TASK DETAILS.
Filter this listing down to the lines that contain the word "group", and copy them.

━━━━━ DATASET EXCERPTS

## src/rtl/clint_pkg.sv

```systemverilog
// Shared CLINT definitions: bus base, register offsets, interrupt bit indices
// (matching the commit-stage cause decoding) and the request priority picker.
package clint_pkg;

  localparam logic [31:0] CLINT_BASE = 32'h0000_2000;

  typedef enum logic [7:0] {
    REG_MSIP        = 8'h00,
    REG_MTIMECMP_LO = 8'h04,
    REG_MTIMECMP_HI = 8'h08,
    REG_MTIME_LO    = 8'h0C,
    REG_MTIME_HI    = 8'h10,
    REG_EXT_PEND    = 8'h14,
    REG_IRQ_EN      = 8'h18,
    REG_DBG_REQ     = 8'h1C
  } clint_reg_e;

  localparam int IRQ_SOFT  = 0;
  localparam int IRQ_TIMER = 1;
  localparam int IRQ_EXT   = 2;
  localparam int IRQ_DBG   = 3;

  localparam logic [63:0] MTIMECMP_RST = 64'hFFFF_FFFF_FFFF_FFFF;

  // Consumer decodes only one-hot vectors: debug > external > software > timer.
  function automatic logic [3:0] irq_pick(input logic [3:0] raw);
    irq_pick = 4'b0000;
    if (raw[IRQ_DBG])        irq_pick[IRQ_DBG]   = 1'b1;
    else if (raw[IRQ_EXT])   irq_pick[IRQ_EXT]   = 1'b1;
    else if (raw[IRQ_SOFT])  irq_pick[IRQ_SOFT]  = 1'b1;
    else if (raw[IRQ_TIMER]) irq_pick[IRQ_TIMER] = 1'b1;
  endfunction

endpackage

```

## src/rtl/clint_timer.sv

```systemverilog
// Machine timer: prescaled 64-bit mtime with independent 32-bit half writes
// and a level compare against mtimecmp.
module clint_timer
  import clint_pkg::*;
#(
  parameter int PRESCALE = 1
) (
  input  logic        clk,
  input  logic        rstn,
  input  logic        wr_lo_i,
  input  logic        wr_hi_i,
  input  logic [31:0] wdata_i,
  input  logic [63:0] cmp_i,
  output logic [63:0] mtime_o,
  output logic        timer_lvl_o
);

  localparam int PW = (PRESCALE > 1) ? $clog2(PRESCALE) : 1;

  logic [PW-1:0] presc_q, presc_d;
  logic [63:0]   mtime_q, mtime_d;
  logic          tick;

  assign tick = (presc_q == PW'(PRESCALE - 1));

  // A half write overrides the increment for that half only.
  always_comb begin
    presc_d = tick ? '0 : presc_q + 1'b1;
    mtime_d = tick ? mtime_q + 64'd1 : mtime_q;
    if (wr_lo_i) mtime_d[31:0]  = wdata_i;
    if (wr_hi_i) mtime_d[63:32] = wdata_i;
  end

  always_ff @(posedge clk) begin
    if (!rstn) begin
      presc_q <= '0;
      mtime_q <= '0;
    end else begin
      presc_q <= presc_d;
      mtime_q <= mtime_d;
    end
  end

  assign mtime_o     = mtime_q;
  assign timer_lvl_o = (mtime_q >= cmp_i);

endmodule

```

## src/rtl/clint.sv

```systemverilog
// Core-local interrupt source: bus registers, external-line synchronizer and
// registered one-hot request arbitration around the machine timer.
module clint
  import clint_pkg::*;
#(
  parameter int PRESCALE    = 1,
  parameter int SYNC_STAGES = 2
) (
  input  logic        clk,
  input  logic        rstn,
  input  logic        req_i,
  input  logic        we_i,
  input  logic [7:0]  addr_i,
  input  logic [31:0] wdata_i,
  output logic        ack_o,
  output logic [31:0] rdata_o,
  input  logic        ext_irq_i,
  output logic [3:0]  irq_o,
  output logic [63:0] mtime_o
);

  logic [7:0]             word_addr;
  logic                   wr_en, rd_en;
  logic                   ack_q, ack_d;
  logic [31:0]            rdata_q, rdata_d;
  logic                   msip_q, msip_d;
  logic [63:0]            mtimecmp_q, mtimecmp_d;
  logic                   ext_pend_q, ext_pend_d;
  logic [3:0]             irq_en_q, irq_en_d;
  logic                   dbg_req_q, dbg_req_d;
  logic [SYNC_STAGES-1:0] sync_q, sync_d;
  logic                   ext_prev_q;
  logic                   ext_rise;
  logic [3:0]             irq_q, irq_d;
  logic                   timer_lvl;
  logic [63:0]            mtime;
  logic                   wr_mtime_lo, wr_mtime_hi;
  logic                   unused_addr;

  assign word_addr   = {addr_i[7:2], 2'b00};
  assign wr_en       = req_i & we_i;
  assign rd_en       = req_i & ~we_i;
  assign unused_addr = ^addr_i[1:0];
  assign wr_mtime_lo = wr_en && (word_addr == REG_MTIME_LO);
  assign wr_mtime_hi = wr_en && (word_addr == REG_MTIME_HI);

  clint_timer #(
    .PRESCALE(PRESCALE)
  ) u_timer (
    .clk        (clk),
    .rstn       (rstn),
    .wr_lo_i    (wr_mtime_lo),
    .wr_hi_i    (wr_mtime_hi),
    .wdata_i    (wdata_i),
    .cmp_i      (mtimecmp_q),
    .mtime_o    (mtime),
    .timer_lvl_o(timer_lvl)
  );

  assign sync_d   = {sync_q[SYNC_STAGES-2:0], ext_irq_i};
  assign ext_rise = sync_q[SYNC_STAGES-1] & ~ext_prev_q;

  always_comb begin
    rdata_d = '0;
    if (rd_en) begin
      case (word_addr)
        REG_MSIP:        rdata_d = {31'd0, msip_q};
        REG_MTIMECMP_LO: rdata_d = mtimecmp_q[31:0];
        REG_MTIMECMP_HI: rdata_d = mtimecmp_q[63:32];
        REG_MTIME_LO:    rdata_d = mtime[31:0];
        REG_MTIME_HI:    rdata_d = mtime[63:32];
        REG_EXT_PEND:    rdata_d = {31'd0, ext_pend_q};
        REG_IRQ_EN:      rdata_d = {28'd0, irq_en_q};
        REG_DBG_REQ:     rdata_d = {31'd0, dbg_req_q};
        default:         rdata_d = '0;
      endcase
    end
  end

  // A new synchronized edge beats a same-cycle completion clear; for the
  // debug request the clear bit beats the set bit.
  always_comb begin
    ack_d      = req_i;
    msip_d     = msip_q;
    mtimecmp_d = mtimecmp_q;
    ext_pend_d = ext_pend_q;
    irq_en_d   = irq_en_q;
    dbg_req_d  = dbg_req_q;
    if (wr_en) begin
      case (word_addr)
        REG_MSIP:        msip_d = wdata_i[0];
        REG_MTIMECMP_LO: mtimecmp_d[31:0] = wdata_i;
        REG_MTIMECMP_HI: mtimecmp_d[63:32] = wdata_i;
        REG_EXT_PEND:    if (wdata_i[0]) ext_pend_d = 1'b0;
        REG_IRQ_EN:      irq_en_d = wdata_i[3:0];
        REG_DBG_REQ: begin
          if (wdata_i[1])      dbg_req_d = 1'b0;
          else if (wdata_i[0]) dbg_req_d = 1'b1;
        end
        default: ;
      endcase
    end
    if (ext_rise) ext_pend_d = 1'b1;
    irq_d = irq_pick({dbg_req_q, ext_pend_q, timer_lvl, msip_q} & irq_en_q);
  end

  always_ff @(posedge clk) begin
    if (!rstn) begin
      ack_q      <= 1'b0;
      rdata_q    <= '0;
      msip_q     <= 1'b0;
      mtimecmp_q <= MTIMECMP_RST;
      ext_pend_q <= 1'b0;
      irq_en_q   <= 4'b0000;
      dbg_req_q  <= 1'b0;
      sync_q     <= '0;
      ext_prev_q <= 1'b0;
      irq_q      <= 4'b0000;
    end else begin
      ack_q      <= ack_d;
      rdata_q    <= rdata_d;
      msip_q     <= msip_d;
      mtimecmp_q <= mtimecmp_d;
      ext_pend_q <= ext_pend_d;
      irq_en_q   <= irq_en_d;
      dbg_req_q  <= dbg_req_d;
      sync_q     <= sync_d;
      ext_prev_q <= sync_q[SYNC_STAGES-1];
      irq_q      <= irq_d;
    end
  end

  assign ack_o   = ack_q;
  assign rdata_o = rdata_q;
  assign irq_o   = irq_q;
  assign mtime_o = mtime;

endmodule

```

## config.mk

```make
export PLATFORM = sky130hd
export DESIGN_NAME = clint
export DESIGN_NICKNAME = d
export VERILOG_FILES = /design/src/rtl/clint_pkg.sv /design/src/rtl/clint_timer.sv /design/src/rtl/clint.sv
export SDC_FILE = /design/constraint.sdc
export NUM_CORES = 1
export LEC_CHECK = 0
export CAP_MARGIN = 10
export CORE_MARGIN = 2
export CORE_UTILIZATION = 59
export CTS_CLUSTER_SIZE = 20
export DETAILED_ROUTE_END_ITERATION = 10
export PLACE_DENSITY_LB_ADDON = 0.25
export SLEW_MARGIN = 5
export SYNTH_ARGS = -nofsm -noshare
export SYNTH_HDL_FRONTEND = slang
export SYNTH_SLANG_ARGS = --single-unit
```

## constraint.sdc

```tcl
create_clock -name clk -period 3.4 [get_ports clk]
set_clock_uncertainty 0.05 [all_clocks]
set_input_delay 0.68 -clock clk [delete_from_list [all_inputs] [get_ports clk]]
set_output_delay 0.68 -clock clk [all_outputs]
set_load 0.005 [all_outputs]
```

==> results.toml <==
[clock_network]
path_clk_slew_ns = 0.07
cts_buffers = 17
cts_buffer_depth = 2
clock_latency_ns = 0.45
cts_tree = "done"
cts_setup_buffers = 0
cts_root_buffer = "clkbuf_16"
cts_sinks = 176
cts_hold_buf = 0
cts_max_level = 4
cts.repair.resized = 0

[final_layout]
nFillCells = 1162
diodes = 0
area.growth.synth_to_final_pct = 23.0
drive_gt1_share_pct = 7.11
final_net_count = 1320
multiInputGateArea_sq_um = 5150
regArea_sq_um = 3520

[routing]
dr.pass1.iters = 8
drt_iter0_markers = 799
via_per_inst = 6.23
num_vias = 8932
drc = 0
postRouteAntennaNets = 0
wirelength_um = 27400
routedWlPerCell_um = 19.1

[critical_path]
crit_path_start = "u_timer.mtime_o[6]$_SDFFE_PN0P_"
worstSetupPathDepth = 6
critical_path_class = "reg -> reg"
worst-path-max-fanout = 13
r2r_end = "u_timer.mtime_o[54]$_SDFFE_PN0P_"
cpPeakStageDelay_ns = 0.50
crit_path_cell_trace = "nand4_1 -> nor4_4 -> nand3_2 -> nor4_1 -> xnor2_1 -> a211oi_1"
endpoint_kind = "flip-flop"
startpoint_type = "flip-flop"
r2r_cells = 6
r2r_setup_slack_ns = 0.71
cpLargestDelayFamily = "simple AND/OR/NAND/NOR gates"
crit_end = "u_timer.mtime_o[54]$_SDFFE_PN0P_"
rr_startpoint = "u_timer.mtime_o[6]$_SDFFE_PN0P_"
crit_buf_inv = 0
required_ns = 3.70
cp.arrival_ns = 2.98
slowest_stage = "dfxtp_1"

[global_route]
grt_usage_pct = 33.0
grt_pass1_wl_um = 43800
grt_max_degree = 66
grt_pass1_vias = 8563
overflow = 0
antenna_found_initial = 0

[synth]
synth_top_area_share_pct = 37.9
synthCells = 1096
yosysWarnings = 0
ys_ff_latch = 176
syn_nets = 1206
synthArstFlopShare_pct = 0
ys_top_cells_by_area = "dfxtp_1, ha_1, o211ai_1"
synth_seq_area_share_pct = 37.9
synth.distinct_cells = 57
synthFlopType = "dfxtp_1"
yosysMostFrequentCell = "dfxtp_1"
synthTopCellsByCount = "dfxtp_1, nand2_1, a21oi_1"
yosysTopAreaCell = "dfxtp_1"
syn_avg_cell_area_sq_um = 8.49
syn_area_sq_um = 9310
synth-edff-count = 0

[sta]
maxSlewViolCount = 0
worst_pin_slew_ns = 0.707
slew_headroom_pct = 52.4
timing.final.crit_share_pct = 79.0
setup_viol = 0
finalCriticalPeriod_ns = 2.69
grt_setup_unrepaired = "false"
fmax_ghz = 0.372
tns_ns = 0
final-hold-violation-count = 0

[pwr]
power_density_nw_per_um2 = 371
power.internal_mw = 3.26
pwr-share-clk_pct = 46.0
pwr-share-comb_pct = 4.7
pwr-share-seq_pct = 49.3
ir_drop_mv = 0.359
p_total_mw = 4.25
total_leakage_power_nw = 4.57
netSwitchingFraction_pct = 23.2
switchingPower_mw = 0.984

[status]
status = "finished, final reports clean"

[placed_design]
dp_hpwl_um = 18900
numPortBuffers = 143
gp_congestion = 0.854

[floorplanning]
rows = 45
pin_count = 146
start_util_pct = 60.8
die_y_um = 130
core_area_sq_um = 15300
die_w_um = 130
die-area_sq_um = 16800

[min_path]
min_path_type = "reg -> reg"

[flow_run]
maxCapViolCount = 0
==> worst min-delay path by stage <==
| stage | startpoint | end | depth (start not counted) |
|---|---|---|---|
| floorplan | ext_prev_q$_SDFF_PN0_ | ext_pend_q$_SDFFE_PN0P_ | 1 |
| global placement | ext_prev_q$_SDFF_PN0_ | ext_pend_q$_SDFFE_PN0P_ | 1 |
| detailed placement | ext_prev_q$_SDFF_PN0_ | ext_pend_q$_SDFFE_PN0P_ | 1 |
| CTS | ext_prev_q$_SDFF_PN0_ | ext_pend_q$_SDFFE_PN0P_ | 1 |
| global route | ext_prev_q$_SDFF_PN0_ | ext_pend_q$_SDFFE_PN0P_ | 1 |
| finish | ext_prev_q$_SDFF_PN0_ | ext_pend_q$_SDFFE_PN0P_ | 1 |
==> logic make-up (layout without fill, tap and decap cells) <==
group | count (synthesis) | after routing | synth area share [%]
AO/OA/AOI/OAI | 314 | 314 | 21.9
XOR/XNOR | 62 | 62 | 5.84
adder cells (fa/ha/maj) | 65 | 65 | 8.74
buffers and inverters | 155 | 282 | 7.06
flip-flops | 176 | 176 | 37.9
multiplexers | 8 | 8 | 0.995
other | 1 | 1 | 0.0403
AND/OR/NAND/NOR | 315 | 315 | 17.6
==> metal layers <==
| layer | global-route usage, % | vias to the layer above | wire, um |
|---|---|---|---|
| li1 | - | 4174 | - |
| met1 | 43.6 | 4224 | 11500 |
| met2 | 52.4 | 456 | 12700 |
| met3 | 5.82 | 78 | 2230 |
| met4 | 15.6 | 0 | 926 |
| met5 | 0 | - | 0 |
==> layout make-up <==
class                      instances  area share [%]
sequential                       176            30.8
multi-input combinational        765            45.0
timing repair buffer             164            14.1
tap                              211            2.31
clock inverter                    13            1.21
clock buffer                      19            3.87
inverter                          86            2.82
==> per-stage QoR <==
step                cell area [sq um]  setup slack [ns]  hold WS [ns]  std cells  utilization, %
finish                          11400             0.715         0.370       1434            74.8
global route                    11400             0.409         0.390       1434            74.8
CTS                             11400             0.754         0.373       1434            74.8
detailed placement              10900             0.412         0.375       1402            71.0
global placement                10900             0.458         0.356       1402            71.0
floorplan                        9310              1.01         0.349       1096               -
==> state kept, by name, indices dropped and copies added (netlist names) <==
signal           count
ext_pend_q           1
dbg_req_q            1
u_timer.mtime_o     64
msip_q               1
sync_q               2
irq_en_q             4
irq_o                4
rdata_o             32
ext_prev_q           1
mtimecmp_q          64
u_timer.presc_q      1
ack_o                1
==> power by group through the flow <==
stage | clock (mW) | sequential (mW) | combinational, mW
after floorplan | 0 | 2.13 | 0.0835
after detailed placement | 0 | 2.14 | 0.193
after global routing | 2.02 | 2.09 | 0.213
final | 1.95 | 2.09 | 0.199
after CTS | 1.95 | 2.09 | 0.195
after global placement | 0 | 2.14 | 0.190
==> cells in the final DEF (no fill, tap or decap), types with 27 or more instances in the layout <==
cell             instances
a21oi_1                 89
ha_1                    65
nand2_1                117
a22oi_1                 59
a211oi_1                27
o211ai_1                66
nand3_1                 28
nor2_1                  59
o21ai_0                 47
dfxtp_1                176
clkdlybuf4s50_1        142
xnor2_1                 44
inv_1                   85
==> worst reg2reg max path: stages, from the launching register on <==
cell,delay [ns]
dfxtp_1,0.50
nand4_1,0.31
nor4_4,0.44
nand3_2,0.47
nor4_1,0.46
xnor2_1,0.10
a211oi_1,0.26
Power figures use the tool's default switching activity.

━━━━━━━━━━

EXERCISE OUTPUT.
group | count (synthesis) | after routing | synth area share [%]
==> power by group through the flow <==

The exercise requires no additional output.